Each line that contains the word "finish" is to be copied from the records below.

Start of Block

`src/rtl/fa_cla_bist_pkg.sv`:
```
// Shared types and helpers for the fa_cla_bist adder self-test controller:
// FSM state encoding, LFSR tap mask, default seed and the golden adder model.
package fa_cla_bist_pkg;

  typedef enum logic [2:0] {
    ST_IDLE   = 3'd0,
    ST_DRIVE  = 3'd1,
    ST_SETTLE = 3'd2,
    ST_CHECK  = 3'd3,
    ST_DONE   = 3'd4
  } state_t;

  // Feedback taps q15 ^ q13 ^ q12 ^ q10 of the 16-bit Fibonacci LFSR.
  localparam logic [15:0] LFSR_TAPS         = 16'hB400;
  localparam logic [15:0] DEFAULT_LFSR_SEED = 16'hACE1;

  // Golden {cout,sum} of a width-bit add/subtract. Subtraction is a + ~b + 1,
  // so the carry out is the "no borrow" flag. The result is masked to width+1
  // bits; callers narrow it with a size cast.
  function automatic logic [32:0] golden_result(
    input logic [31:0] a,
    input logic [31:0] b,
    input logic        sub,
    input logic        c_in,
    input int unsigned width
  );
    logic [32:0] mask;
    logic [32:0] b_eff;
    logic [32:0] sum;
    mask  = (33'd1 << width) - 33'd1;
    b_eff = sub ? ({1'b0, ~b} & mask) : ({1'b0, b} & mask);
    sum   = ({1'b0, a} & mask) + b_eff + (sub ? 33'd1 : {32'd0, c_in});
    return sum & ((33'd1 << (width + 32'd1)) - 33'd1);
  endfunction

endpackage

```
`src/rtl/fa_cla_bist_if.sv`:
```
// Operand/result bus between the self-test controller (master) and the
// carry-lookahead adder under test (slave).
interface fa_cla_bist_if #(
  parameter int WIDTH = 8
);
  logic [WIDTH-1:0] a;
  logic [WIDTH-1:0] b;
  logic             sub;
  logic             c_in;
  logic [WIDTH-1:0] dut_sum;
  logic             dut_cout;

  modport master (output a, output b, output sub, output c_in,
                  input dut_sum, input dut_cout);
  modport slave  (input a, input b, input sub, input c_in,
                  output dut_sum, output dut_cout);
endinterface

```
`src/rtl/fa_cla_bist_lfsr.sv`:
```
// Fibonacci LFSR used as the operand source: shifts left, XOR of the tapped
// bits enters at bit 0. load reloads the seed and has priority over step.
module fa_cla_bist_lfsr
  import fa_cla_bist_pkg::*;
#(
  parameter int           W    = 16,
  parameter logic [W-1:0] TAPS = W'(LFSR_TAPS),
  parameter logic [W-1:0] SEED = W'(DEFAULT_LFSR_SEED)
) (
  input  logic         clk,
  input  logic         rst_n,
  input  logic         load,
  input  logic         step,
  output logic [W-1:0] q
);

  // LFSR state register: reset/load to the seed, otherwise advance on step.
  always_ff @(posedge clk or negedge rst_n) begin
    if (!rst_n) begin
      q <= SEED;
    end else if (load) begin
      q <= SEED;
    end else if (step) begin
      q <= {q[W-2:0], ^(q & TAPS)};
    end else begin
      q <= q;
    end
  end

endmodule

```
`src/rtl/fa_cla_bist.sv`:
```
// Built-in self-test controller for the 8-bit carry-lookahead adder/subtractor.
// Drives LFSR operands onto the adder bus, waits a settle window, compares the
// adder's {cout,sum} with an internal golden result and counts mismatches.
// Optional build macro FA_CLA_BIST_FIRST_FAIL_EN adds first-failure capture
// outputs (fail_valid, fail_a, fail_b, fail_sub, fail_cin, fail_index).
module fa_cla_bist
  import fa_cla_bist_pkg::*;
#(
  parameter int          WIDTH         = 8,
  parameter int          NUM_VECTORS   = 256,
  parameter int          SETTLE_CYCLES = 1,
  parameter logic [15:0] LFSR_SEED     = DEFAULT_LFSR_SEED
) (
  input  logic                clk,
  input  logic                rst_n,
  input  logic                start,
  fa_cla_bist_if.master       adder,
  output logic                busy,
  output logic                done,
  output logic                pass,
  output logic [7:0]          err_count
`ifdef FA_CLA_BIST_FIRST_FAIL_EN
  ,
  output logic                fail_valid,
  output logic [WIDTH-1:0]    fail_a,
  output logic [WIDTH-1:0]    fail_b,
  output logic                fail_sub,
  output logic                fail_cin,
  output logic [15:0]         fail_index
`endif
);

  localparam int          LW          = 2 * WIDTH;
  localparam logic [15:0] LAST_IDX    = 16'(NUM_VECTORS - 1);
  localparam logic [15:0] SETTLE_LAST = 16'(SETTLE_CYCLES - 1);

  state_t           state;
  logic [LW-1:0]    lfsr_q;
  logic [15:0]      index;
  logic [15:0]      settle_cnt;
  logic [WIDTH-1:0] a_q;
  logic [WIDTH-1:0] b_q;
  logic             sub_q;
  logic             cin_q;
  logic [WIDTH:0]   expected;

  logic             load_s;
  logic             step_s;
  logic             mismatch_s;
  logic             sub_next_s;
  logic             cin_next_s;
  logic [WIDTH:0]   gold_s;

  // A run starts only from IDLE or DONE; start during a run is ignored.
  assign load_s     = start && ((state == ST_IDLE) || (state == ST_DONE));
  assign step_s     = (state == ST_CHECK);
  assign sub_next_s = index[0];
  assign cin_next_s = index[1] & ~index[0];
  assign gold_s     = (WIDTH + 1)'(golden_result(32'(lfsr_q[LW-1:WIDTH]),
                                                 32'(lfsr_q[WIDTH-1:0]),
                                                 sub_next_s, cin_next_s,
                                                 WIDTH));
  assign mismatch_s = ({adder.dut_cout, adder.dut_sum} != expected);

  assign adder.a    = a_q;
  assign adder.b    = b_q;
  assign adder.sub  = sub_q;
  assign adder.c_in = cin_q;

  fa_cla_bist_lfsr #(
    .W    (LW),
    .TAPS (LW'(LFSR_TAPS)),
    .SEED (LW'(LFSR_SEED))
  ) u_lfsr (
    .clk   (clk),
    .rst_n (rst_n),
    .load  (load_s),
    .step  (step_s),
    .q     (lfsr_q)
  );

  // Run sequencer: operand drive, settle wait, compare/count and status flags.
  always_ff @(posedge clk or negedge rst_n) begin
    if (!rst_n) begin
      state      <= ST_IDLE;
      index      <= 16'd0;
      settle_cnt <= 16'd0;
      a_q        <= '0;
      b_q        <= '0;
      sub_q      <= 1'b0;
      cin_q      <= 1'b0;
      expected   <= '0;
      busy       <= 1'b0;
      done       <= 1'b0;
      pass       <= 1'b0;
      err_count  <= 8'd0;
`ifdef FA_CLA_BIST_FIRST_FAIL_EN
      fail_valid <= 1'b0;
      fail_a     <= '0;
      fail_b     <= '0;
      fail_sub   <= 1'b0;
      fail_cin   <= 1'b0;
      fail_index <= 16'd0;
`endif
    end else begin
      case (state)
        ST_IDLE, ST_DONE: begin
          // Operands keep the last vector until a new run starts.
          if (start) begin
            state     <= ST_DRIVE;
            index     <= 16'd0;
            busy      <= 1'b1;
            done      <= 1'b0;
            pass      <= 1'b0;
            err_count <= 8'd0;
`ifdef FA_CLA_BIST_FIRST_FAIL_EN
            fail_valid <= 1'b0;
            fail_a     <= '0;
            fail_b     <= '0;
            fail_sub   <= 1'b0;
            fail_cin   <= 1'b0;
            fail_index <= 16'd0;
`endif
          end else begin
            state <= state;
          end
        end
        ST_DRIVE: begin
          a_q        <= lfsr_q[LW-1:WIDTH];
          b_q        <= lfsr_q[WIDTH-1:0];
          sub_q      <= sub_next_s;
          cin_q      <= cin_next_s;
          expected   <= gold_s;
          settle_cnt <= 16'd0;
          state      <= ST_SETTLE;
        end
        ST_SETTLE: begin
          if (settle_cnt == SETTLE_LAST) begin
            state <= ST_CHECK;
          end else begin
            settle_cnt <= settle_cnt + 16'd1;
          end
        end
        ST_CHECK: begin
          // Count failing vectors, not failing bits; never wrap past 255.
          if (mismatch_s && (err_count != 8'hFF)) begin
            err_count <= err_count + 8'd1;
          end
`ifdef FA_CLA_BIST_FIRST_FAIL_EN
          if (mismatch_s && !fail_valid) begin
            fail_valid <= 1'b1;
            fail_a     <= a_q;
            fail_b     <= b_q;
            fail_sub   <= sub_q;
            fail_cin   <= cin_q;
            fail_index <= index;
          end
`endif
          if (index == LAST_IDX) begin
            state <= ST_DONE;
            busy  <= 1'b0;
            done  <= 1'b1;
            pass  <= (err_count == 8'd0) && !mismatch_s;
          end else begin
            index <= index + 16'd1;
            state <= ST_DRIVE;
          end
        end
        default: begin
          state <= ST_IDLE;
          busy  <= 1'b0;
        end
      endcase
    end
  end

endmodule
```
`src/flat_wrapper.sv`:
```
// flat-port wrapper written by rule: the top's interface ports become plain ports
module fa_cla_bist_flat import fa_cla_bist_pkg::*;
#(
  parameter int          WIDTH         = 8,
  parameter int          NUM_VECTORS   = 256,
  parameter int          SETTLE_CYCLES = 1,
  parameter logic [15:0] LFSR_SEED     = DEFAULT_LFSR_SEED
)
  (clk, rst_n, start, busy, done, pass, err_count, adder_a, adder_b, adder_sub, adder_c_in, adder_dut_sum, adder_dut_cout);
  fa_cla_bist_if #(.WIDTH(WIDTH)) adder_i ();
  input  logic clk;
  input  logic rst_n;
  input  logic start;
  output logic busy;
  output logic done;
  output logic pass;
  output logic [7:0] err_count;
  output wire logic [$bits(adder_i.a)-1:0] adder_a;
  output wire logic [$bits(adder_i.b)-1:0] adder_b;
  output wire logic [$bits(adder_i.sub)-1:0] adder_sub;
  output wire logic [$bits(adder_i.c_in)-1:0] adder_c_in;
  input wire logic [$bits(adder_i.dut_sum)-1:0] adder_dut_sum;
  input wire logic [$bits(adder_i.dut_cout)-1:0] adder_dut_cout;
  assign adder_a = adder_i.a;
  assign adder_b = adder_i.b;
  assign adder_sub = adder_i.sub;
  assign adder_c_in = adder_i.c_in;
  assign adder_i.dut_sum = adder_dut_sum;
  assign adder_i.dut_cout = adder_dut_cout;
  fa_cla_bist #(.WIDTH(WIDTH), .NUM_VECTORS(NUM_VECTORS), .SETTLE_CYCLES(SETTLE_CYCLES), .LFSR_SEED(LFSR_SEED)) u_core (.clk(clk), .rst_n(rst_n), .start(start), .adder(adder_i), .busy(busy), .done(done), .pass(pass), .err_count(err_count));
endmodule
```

End of Block
Start of Block

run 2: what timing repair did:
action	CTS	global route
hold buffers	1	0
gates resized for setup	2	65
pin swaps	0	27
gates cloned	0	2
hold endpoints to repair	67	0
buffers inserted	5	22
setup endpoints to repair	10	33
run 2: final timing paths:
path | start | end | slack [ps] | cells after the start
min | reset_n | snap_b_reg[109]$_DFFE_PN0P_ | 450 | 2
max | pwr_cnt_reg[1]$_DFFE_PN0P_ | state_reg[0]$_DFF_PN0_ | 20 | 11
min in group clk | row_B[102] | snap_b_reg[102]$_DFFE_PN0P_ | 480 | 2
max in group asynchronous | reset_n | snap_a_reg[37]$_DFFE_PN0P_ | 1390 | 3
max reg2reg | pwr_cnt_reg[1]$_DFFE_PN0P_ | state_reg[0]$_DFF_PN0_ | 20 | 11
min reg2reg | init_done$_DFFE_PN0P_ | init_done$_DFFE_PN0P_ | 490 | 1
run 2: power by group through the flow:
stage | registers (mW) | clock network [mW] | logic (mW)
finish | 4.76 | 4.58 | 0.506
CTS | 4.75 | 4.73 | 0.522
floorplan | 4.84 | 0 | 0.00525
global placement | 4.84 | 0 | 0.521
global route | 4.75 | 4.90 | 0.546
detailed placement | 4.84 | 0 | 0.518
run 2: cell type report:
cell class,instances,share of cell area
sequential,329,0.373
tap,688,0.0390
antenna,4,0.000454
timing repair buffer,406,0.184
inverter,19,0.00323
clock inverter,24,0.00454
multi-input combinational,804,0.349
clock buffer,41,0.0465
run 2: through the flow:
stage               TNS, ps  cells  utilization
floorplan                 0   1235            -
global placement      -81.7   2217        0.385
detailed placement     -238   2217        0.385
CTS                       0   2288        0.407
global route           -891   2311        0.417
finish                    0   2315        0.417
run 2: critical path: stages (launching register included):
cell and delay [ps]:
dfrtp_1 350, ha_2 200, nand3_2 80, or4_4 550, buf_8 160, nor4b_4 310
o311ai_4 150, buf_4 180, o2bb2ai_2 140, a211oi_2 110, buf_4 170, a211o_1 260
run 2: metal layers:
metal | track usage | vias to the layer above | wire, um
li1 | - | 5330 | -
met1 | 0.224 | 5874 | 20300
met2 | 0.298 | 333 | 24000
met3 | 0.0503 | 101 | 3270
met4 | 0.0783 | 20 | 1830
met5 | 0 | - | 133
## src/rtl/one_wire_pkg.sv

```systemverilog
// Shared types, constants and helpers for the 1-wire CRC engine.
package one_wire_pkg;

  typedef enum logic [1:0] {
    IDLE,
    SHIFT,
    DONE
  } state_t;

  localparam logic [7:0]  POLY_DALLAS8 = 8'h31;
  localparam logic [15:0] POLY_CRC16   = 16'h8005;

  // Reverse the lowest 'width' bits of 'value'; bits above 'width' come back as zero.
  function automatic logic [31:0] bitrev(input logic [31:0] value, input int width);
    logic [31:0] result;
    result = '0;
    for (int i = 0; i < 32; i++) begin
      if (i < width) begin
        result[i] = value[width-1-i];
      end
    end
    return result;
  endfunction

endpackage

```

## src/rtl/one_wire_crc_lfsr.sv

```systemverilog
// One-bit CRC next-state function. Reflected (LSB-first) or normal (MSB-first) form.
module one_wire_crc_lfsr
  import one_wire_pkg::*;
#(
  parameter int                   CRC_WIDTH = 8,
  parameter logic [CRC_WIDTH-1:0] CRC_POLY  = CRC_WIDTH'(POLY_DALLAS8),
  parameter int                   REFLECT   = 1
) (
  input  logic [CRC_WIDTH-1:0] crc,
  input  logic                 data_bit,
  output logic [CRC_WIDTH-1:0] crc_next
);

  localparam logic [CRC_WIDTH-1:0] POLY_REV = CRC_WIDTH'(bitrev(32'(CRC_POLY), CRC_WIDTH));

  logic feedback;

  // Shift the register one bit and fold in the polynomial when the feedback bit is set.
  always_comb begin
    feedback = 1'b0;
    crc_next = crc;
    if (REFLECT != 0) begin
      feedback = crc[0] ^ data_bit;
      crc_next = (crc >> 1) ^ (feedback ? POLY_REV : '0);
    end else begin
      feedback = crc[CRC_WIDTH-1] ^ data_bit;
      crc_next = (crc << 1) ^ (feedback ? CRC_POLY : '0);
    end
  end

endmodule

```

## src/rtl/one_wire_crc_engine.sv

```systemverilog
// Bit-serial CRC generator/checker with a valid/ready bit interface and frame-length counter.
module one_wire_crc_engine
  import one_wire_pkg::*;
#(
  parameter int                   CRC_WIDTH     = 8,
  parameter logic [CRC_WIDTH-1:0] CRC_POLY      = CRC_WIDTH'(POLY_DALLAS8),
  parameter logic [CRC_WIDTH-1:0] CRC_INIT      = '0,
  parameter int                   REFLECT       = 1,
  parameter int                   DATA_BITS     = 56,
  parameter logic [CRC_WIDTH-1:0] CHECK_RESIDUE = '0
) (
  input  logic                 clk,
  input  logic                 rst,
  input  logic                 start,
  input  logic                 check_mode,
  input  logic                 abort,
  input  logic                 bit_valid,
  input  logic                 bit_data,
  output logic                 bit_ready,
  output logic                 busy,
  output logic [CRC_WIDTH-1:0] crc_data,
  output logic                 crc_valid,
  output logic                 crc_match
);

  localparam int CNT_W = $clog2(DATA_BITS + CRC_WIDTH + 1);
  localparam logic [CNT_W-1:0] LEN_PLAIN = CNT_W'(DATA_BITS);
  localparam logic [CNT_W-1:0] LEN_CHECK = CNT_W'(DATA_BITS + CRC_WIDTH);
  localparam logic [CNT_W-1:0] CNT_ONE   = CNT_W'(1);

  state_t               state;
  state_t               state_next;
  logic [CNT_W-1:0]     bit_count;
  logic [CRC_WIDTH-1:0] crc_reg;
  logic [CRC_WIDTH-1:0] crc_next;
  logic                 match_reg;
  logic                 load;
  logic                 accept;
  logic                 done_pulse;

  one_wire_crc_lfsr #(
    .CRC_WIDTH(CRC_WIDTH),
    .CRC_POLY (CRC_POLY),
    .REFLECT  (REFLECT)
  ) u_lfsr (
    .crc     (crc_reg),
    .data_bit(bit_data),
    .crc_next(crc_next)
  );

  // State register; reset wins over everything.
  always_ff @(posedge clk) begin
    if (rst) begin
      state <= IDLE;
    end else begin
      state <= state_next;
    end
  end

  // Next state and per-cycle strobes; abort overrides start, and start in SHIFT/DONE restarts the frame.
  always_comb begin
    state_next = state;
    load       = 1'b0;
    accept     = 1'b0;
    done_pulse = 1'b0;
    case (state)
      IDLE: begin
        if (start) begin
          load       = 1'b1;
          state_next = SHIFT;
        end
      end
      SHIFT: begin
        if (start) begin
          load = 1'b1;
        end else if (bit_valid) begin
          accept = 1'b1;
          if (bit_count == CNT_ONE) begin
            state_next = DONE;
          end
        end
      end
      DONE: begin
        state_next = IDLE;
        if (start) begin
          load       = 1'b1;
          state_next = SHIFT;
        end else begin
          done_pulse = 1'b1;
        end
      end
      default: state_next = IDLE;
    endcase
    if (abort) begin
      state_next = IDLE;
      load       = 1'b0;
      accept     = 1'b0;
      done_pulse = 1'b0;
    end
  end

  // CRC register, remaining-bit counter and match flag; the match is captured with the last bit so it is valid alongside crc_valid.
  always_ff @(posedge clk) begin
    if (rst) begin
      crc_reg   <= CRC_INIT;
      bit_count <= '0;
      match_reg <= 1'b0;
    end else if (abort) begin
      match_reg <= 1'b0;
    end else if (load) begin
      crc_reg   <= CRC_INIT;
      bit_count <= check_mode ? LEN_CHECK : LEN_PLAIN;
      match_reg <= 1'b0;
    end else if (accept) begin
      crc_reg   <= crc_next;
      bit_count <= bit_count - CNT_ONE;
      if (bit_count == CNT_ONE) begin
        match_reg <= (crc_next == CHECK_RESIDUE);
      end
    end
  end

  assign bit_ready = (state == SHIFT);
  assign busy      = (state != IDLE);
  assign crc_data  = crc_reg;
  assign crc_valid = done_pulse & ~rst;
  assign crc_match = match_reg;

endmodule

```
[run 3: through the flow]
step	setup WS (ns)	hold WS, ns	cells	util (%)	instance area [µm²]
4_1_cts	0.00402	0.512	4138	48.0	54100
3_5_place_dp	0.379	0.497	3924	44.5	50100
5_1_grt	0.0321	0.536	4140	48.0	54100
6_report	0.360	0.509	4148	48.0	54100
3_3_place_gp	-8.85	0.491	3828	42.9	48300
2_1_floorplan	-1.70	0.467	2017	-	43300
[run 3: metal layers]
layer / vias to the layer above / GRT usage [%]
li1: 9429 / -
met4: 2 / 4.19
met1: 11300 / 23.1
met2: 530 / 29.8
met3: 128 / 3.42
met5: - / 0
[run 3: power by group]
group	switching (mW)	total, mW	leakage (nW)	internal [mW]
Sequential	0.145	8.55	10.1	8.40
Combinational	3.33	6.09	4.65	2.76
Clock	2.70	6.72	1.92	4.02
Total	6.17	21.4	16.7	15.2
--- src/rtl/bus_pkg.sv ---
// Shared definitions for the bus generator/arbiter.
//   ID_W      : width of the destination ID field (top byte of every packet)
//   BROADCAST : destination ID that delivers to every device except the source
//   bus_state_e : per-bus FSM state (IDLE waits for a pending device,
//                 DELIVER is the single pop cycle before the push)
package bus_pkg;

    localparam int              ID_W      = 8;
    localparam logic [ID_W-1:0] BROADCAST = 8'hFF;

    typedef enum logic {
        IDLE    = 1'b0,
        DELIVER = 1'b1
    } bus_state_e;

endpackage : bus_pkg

End of Block
Start of Block

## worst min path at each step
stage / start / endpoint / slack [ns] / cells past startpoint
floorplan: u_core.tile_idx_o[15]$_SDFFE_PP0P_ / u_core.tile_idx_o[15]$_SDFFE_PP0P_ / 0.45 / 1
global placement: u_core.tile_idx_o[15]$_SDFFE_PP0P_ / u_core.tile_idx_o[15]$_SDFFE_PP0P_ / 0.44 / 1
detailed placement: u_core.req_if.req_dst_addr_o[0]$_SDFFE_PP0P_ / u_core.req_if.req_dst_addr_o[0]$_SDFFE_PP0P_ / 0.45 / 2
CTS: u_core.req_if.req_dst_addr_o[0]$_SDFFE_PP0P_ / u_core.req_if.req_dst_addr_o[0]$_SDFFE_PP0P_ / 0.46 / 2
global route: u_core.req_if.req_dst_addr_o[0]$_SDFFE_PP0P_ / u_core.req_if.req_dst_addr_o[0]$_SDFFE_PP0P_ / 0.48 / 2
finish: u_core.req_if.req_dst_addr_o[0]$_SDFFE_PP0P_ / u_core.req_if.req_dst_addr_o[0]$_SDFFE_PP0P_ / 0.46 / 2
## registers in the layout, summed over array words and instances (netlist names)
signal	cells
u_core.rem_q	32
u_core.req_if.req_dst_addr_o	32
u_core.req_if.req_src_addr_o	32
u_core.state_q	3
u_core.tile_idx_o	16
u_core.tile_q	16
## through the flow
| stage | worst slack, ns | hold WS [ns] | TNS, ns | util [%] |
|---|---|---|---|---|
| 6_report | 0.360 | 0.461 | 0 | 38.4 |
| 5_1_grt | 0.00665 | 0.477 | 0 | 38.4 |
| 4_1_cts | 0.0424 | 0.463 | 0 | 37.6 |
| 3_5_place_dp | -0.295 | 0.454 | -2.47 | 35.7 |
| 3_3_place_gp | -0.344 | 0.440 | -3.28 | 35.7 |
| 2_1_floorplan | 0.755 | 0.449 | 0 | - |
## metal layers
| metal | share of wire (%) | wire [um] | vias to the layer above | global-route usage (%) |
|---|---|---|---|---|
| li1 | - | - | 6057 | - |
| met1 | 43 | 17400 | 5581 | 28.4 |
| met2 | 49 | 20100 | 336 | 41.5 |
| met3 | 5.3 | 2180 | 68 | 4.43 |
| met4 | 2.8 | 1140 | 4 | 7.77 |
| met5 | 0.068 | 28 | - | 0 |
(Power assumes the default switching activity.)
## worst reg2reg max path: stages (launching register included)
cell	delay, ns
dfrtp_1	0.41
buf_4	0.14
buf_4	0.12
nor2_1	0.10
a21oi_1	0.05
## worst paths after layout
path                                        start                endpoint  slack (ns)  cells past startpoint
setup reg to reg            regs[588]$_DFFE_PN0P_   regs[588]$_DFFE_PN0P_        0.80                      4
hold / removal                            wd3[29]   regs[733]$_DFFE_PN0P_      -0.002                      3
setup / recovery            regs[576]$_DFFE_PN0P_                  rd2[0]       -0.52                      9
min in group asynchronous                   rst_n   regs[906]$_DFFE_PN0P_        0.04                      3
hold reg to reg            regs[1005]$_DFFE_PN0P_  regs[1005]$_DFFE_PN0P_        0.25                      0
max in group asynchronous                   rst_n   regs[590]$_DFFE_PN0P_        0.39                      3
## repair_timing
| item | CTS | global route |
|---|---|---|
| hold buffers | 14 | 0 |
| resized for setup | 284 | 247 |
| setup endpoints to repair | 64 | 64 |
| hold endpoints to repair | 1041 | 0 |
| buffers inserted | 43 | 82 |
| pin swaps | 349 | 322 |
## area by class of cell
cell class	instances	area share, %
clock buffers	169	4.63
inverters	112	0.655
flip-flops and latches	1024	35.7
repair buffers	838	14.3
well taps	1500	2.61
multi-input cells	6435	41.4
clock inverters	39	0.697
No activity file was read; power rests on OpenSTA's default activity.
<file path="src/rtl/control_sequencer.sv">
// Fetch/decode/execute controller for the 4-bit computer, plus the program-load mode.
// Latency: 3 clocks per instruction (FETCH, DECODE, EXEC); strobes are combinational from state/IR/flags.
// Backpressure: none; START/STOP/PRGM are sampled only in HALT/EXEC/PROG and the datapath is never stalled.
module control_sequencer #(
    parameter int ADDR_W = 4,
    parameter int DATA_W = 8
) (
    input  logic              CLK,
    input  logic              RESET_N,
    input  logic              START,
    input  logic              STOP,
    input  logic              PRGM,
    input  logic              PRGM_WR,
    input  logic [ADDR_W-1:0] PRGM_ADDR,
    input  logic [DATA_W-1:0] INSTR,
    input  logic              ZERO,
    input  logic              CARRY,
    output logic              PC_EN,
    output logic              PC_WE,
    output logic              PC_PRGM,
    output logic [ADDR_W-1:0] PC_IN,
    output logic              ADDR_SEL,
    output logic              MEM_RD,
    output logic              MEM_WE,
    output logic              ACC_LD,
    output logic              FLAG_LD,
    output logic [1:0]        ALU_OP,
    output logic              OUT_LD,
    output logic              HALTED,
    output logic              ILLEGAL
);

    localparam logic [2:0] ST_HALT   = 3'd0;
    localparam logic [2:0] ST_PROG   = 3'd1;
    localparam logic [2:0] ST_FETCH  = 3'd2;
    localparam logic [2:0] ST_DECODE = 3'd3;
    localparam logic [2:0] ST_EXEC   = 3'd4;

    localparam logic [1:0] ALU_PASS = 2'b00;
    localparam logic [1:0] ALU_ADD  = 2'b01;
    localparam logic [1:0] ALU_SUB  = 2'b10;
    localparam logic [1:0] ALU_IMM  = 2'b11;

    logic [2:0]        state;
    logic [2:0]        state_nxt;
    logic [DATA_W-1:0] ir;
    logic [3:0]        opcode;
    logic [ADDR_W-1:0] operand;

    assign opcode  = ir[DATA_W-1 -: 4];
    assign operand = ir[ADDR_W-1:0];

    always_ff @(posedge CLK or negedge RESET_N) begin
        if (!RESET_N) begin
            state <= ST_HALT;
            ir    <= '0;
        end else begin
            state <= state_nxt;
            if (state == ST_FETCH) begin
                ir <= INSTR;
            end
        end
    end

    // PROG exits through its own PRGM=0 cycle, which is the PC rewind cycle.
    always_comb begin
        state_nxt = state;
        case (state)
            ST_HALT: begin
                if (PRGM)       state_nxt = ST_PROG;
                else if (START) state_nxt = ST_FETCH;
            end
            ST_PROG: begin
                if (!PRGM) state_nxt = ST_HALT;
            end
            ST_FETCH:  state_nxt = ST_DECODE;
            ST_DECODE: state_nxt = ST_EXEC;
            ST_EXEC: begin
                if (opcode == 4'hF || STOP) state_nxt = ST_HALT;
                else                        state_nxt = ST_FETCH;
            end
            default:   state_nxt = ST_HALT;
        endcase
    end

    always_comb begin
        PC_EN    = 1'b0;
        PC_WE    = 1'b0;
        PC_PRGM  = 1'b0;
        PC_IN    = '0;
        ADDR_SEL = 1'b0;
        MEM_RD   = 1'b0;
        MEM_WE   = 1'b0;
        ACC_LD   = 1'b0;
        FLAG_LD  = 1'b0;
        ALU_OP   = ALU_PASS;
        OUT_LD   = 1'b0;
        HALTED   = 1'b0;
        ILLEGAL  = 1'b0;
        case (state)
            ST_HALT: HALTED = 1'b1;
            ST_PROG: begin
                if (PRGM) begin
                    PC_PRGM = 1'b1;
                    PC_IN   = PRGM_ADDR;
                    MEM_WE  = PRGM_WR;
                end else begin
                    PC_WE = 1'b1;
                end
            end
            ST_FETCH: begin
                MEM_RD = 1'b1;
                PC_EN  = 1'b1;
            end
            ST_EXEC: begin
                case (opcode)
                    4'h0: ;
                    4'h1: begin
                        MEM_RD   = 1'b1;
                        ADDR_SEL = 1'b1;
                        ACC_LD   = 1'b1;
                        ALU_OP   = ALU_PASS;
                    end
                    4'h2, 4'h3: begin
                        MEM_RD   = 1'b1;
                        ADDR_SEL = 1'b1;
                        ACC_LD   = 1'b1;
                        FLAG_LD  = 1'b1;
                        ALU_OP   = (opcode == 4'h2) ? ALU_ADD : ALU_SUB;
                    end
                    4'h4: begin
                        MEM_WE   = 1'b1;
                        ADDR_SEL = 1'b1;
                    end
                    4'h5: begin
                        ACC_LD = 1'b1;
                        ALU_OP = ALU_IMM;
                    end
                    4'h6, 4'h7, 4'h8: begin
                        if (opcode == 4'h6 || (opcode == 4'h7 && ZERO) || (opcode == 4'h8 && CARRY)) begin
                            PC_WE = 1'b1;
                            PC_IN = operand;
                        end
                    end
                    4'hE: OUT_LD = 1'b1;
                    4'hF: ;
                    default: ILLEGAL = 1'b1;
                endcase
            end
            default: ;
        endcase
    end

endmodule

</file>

End of Block

▸ **PROBLEM SOLUTION**
finish | 4.76 | 4.58 | 0.506
finish                    0   2315        0.417
finish: u_core.req_if.req_dst_addr_o[0]$_SDFFE_PP0P_ / u_core.req_if.req_dst_addr_o[0]$_SDFFE_PP0P_ / 0.46 / 2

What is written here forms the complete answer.